Para lá daquele rio – dirão as pessoas – mais dez quilómetros e já chegaste. Mas a verdade é que
nunca mais – os dias tornam-se cada vez mais pequenos, os companheiros de viagem cada vez mais
raros, e às janelas vêem-se apáticas figuras pálidas que abanam a cabeça.
Até que Drogo ficará completamente só e no horizonte surgirá a faixa de um mar desmedido e
imóvel, cor de chumbo. Então já estará cansado, as casas que ladeiam o caminho terão quase todas as
janelas fechadas, e as raras pessoas visíveis responder-lhe-ão com um gesto desconsolado: o bom estava
lá atrás, muito atrás, e ele passou-lhe diante sem se aperceber. Oh, agora é demasiado tarde para
retroceder, atrás dele não pára de crescer o fragor da multidão que o segue, impelida pela mesma
ilusão, mas ainda invisível na branca estrada deserta.
Giovanni Drogo agora dorme no interior do terceiro reduto.
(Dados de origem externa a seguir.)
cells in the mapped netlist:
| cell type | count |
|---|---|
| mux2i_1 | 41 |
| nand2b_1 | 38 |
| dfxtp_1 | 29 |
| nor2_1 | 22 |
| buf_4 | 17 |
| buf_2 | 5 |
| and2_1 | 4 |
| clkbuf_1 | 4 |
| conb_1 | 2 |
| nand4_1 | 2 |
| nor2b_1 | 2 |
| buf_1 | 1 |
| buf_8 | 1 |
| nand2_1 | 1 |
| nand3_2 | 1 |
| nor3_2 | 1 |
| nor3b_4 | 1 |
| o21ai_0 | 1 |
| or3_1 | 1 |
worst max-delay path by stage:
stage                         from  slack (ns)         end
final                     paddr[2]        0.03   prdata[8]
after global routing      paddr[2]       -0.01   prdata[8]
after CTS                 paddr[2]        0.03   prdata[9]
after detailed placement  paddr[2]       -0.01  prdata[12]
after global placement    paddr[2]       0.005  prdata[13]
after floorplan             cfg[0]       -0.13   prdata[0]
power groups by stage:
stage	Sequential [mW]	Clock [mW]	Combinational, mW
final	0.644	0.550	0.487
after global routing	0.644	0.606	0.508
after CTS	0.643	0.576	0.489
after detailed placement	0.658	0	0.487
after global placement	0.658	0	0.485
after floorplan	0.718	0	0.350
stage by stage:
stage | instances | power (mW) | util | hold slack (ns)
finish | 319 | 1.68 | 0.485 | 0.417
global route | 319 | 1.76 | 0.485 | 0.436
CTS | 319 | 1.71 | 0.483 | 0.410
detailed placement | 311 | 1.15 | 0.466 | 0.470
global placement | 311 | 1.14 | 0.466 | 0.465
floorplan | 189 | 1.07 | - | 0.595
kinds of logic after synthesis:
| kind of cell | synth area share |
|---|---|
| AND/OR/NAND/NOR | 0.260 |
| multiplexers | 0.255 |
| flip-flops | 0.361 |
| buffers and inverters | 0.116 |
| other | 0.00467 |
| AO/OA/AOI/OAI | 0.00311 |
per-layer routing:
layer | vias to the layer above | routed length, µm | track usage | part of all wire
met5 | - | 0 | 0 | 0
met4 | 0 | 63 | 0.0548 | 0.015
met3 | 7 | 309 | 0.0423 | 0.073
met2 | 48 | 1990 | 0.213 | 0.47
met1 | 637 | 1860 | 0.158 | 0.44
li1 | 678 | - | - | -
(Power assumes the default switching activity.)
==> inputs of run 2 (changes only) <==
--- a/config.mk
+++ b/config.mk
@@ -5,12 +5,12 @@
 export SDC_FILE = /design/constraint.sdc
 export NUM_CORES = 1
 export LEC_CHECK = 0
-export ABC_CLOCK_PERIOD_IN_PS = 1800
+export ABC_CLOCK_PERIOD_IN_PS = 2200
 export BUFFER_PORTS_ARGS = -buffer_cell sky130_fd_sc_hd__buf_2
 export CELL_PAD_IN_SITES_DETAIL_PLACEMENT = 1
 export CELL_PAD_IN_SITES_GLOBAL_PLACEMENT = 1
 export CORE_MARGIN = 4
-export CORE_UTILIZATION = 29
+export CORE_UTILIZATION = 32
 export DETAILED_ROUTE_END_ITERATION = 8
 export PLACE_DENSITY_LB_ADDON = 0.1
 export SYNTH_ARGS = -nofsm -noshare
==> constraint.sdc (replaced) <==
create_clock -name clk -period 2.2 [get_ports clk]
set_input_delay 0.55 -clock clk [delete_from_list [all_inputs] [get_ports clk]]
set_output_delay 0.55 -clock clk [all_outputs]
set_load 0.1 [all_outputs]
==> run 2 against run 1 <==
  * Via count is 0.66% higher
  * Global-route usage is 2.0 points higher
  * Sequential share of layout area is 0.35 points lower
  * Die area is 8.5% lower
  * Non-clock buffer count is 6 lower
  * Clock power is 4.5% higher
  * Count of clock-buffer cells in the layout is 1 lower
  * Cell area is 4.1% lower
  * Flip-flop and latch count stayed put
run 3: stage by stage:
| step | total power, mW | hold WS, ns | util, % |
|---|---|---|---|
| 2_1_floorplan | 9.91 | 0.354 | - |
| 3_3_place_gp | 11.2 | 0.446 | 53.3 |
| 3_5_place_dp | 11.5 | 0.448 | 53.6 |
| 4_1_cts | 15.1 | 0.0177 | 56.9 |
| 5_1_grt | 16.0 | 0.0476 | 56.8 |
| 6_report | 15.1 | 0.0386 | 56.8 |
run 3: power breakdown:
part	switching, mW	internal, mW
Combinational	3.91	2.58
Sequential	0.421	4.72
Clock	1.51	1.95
## config.mk

```make
export PLATFORM = sky130hd
export DESIGN_NAME = gsq_cfg
export DESIGN_NICKNAME = d
export VERILOG_FILES = /design/src/rtl/group_scaled_quant_matvec_assert.svh /design/src/rtl/gsq_pkg.sv /design/src/rtl/gsq_cfg.sv
export SDC_FILE = /design/constraint.sdc
export NUM_CORES = 1
export LEC_CHECK = 0
export BUFFER_PORTS_ARGS = -buffer_cell sky130_fd_sc_hd__buf_4
export CAP_MARGIN = 20
export CORE_MARGIN = 2
export CORE_UTILIZATION = 39
export DETAILED_ROUTE_END_ITERATION = 8
export PLACE_DENSITY = 0.69
export SYNTH_ARGS = -nofsm -noshare
export SYNTH_HDL_FRONTEND = slang
export SYNTH_SLANG_ARGS = --single-unit
```

## constraint.sdc

```tcl
create_clock -name clk -period 1.3 [get_ports clk]
set_input_delay 0.13 -clock clk [delete_from_list [all_inputs] [get_ports clk]]
set_output_delay 0.13 -clock clk [all_outputs]
set_load 0.05 [all_outputs]
```
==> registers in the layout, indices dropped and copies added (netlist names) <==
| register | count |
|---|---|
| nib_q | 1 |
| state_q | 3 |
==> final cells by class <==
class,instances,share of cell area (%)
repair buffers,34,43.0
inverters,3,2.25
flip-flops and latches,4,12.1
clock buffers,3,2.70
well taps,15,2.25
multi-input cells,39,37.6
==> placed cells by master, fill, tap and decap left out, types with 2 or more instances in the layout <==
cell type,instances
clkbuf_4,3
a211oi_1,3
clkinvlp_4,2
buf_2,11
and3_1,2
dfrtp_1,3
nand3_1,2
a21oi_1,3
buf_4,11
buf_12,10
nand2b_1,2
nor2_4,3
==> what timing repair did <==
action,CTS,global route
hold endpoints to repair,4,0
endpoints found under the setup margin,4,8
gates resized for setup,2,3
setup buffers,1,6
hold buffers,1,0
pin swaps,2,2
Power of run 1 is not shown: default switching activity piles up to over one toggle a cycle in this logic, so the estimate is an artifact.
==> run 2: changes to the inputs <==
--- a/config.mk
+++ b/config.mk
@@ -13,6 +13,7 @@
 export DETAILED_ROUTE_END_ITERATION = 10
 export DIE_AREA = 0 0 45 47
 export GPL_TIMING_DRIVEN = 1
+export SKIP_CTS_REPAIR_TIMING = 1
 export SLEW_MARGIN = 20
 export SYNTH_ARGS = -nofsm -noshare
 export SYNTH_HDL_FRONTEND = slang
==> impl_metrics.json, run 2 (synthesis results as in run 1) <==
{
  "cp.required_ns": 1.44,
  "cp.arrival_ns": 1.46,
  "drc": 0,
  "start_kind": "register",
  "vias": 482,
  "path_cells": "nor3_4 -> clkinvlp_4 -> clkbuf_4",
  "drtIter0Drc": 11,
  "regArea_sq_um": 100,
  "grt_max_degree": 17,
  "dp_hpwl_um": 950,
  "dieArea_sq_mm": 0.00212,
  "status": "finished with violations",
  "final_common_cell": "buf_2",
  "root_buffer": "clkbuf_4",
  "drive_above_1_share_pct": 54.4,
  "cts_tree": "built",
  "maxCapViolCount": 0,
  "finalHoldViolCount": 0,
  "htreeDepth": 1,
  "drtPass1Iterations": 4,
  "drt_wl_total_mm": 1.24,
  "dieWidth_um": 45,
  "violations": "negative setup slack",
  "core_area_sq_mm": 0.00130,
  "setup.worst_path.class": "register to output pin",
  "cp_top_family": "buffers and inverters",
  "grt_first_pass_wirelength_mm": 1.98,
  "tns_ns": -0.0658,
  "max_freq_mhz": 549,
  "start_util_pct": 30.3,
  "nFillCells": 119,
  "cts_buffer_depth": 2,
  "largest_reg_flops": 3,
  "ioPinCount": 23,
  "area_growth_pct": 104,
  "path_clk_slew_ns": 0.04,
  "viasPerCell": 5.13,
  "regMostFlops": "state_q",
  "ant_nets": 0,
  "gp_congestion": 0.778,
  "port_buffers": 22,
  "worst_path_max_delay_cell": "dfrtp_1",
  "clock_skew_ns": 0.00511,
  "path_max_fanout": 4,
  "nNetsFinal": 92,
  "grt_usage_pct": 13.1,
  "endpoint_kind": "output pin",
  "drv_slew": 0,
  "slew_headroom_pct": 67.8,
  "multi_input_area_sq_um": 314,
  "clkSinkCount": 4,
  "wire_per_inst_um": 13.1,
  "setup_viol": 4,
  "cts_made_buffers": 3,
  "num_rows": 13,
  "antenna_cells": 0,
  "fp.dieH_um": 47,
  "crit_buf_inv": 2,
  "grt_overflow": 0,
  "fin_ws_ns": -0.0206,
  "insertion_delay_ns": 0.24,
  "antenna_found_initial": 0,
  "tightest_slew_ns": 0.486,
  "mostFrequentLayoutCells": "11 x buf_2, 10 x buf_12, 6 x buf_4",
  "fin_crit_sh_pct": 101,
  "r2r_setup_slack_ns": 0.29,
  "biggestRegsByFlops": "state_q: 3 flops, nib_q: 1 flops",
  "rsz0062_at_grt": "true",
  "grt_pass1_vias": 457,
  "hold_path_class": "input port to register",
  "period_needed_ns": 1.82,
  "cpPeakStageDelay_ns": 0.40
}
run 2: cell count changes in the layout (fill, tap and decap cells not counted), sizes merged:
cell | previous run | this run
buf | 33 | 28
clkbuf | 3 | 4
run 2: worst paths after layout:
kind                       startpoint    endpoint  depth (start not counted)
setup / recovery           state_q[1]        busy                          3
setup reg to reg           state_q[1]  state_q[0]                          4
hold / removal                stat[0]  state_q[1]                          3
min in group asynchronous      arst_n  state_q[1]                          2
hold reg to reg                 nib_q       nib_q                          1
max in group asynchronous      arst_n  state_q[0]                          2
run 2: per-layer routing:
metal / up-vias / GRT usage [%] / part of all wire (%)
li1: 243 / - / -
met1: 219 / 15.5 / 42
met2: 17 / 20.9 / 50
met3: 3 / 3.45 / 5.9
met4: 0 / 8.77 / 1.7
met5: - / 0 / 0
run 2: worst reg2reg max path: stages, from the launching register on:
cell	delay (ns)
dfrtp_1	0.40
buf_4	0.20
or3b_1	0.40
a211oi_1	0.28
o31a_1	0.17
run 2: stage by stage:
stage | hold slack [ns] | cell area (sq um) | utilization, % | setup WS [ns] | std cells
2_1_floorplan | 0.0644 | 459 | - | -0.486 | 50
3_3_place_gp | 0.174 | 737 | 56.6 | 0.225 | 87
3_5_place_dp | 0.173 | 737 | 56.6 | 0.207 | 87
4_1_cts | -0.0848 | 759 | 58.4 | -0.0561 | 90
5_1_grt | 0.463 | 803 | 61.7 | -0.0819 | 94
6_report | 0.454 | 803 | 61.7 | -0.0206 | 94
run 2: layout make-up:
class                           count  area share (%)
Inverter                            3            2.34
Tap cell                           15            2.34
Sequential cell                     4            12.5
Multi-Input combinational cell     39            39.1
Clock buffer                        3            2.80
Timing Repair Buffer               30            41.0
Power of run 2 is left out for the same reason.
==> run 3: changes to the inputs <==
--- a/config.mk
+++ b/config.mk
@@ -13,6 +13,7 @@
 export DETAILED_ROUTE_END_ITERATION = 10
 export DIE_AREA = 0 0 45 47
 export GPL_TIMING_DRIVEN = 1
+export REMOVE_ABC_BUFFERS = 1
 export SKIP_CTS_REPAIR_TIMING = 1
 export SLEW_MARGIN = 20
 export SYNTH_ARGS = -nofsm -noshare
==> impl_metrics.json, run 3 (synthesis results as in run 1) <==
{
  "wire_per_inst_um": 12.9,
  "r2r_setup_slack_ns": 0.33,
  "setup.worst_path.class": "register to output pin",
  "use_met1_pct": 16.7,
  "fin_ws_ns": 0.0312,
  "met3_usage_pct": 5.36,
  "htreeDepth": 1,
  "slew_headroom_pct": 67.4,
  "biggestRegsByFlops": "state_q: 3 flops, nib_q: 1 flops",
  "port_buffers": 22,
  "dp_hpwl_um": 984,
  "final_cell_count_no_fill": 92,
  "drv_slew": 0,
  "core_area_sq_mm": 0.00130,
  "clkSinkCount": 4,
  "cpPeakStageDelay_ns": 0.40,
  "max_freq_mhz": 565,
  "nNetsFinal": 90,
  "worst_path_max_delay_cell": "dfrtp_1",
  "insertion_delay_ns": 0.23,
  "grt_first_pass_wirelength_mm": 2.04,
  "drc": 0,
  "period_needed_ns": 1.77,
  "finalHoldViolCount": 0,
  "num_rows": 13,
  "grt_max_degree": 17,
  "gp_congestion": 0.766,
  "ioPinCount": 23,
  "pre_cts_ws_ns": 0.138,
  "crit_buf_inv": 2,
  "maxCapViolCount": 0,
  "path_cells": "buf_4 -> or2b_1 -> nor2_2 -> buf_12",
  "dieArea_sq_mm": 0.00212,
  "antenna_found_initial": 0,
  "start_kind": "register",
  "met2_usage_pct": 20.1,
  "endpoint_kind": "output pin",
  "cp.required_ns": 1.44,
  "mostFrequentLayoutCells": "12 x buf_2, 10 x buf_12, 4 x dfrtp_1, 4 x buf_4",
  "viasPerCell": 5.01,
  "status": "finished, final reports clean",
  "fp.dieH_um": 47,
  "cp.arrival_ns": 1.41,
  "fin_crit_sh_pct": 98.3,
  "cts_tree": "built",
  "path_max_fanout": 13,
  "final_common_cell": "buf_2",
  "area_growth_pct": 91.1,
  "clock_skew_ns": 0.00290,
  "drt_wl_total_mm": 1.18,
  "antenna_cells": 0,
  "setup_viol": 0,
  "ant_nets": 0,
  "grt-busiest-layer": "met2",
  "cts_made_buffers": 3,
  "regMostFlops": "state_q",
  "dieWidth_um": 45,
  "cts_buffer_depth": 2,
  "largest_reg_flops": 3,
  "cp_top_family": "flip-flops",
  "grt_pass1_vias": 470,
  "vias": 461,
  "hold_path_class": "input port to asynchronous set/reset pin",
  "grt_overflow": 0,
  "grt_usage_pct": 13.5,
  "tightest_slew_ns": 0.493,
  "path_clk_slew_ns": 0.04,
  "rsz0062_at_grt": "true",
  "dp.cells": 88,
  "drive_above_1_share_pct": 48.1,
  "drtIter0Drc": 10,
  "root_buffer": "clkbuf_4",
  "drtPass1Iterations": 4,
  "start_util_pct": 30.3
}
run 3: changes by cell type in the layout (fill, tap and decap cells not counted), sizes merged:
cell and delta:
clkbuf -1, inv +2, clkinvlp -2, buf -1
Sonha e sorri. Pela derradeira vez
chegam-lhe de noite as doces imagens de um mundo inteiramente feliz. Que desgraça se pudesse ver-se
a si próprio como será um dia, lá onde a estrada termina, parado na margem do mar de chumbo sob um
céu cinzento e monótono, e em redor nem uma casa, nem um homem, nem uma árvore, nem sequer um
fio de erva, tudo assim desde tempos imemoriais.»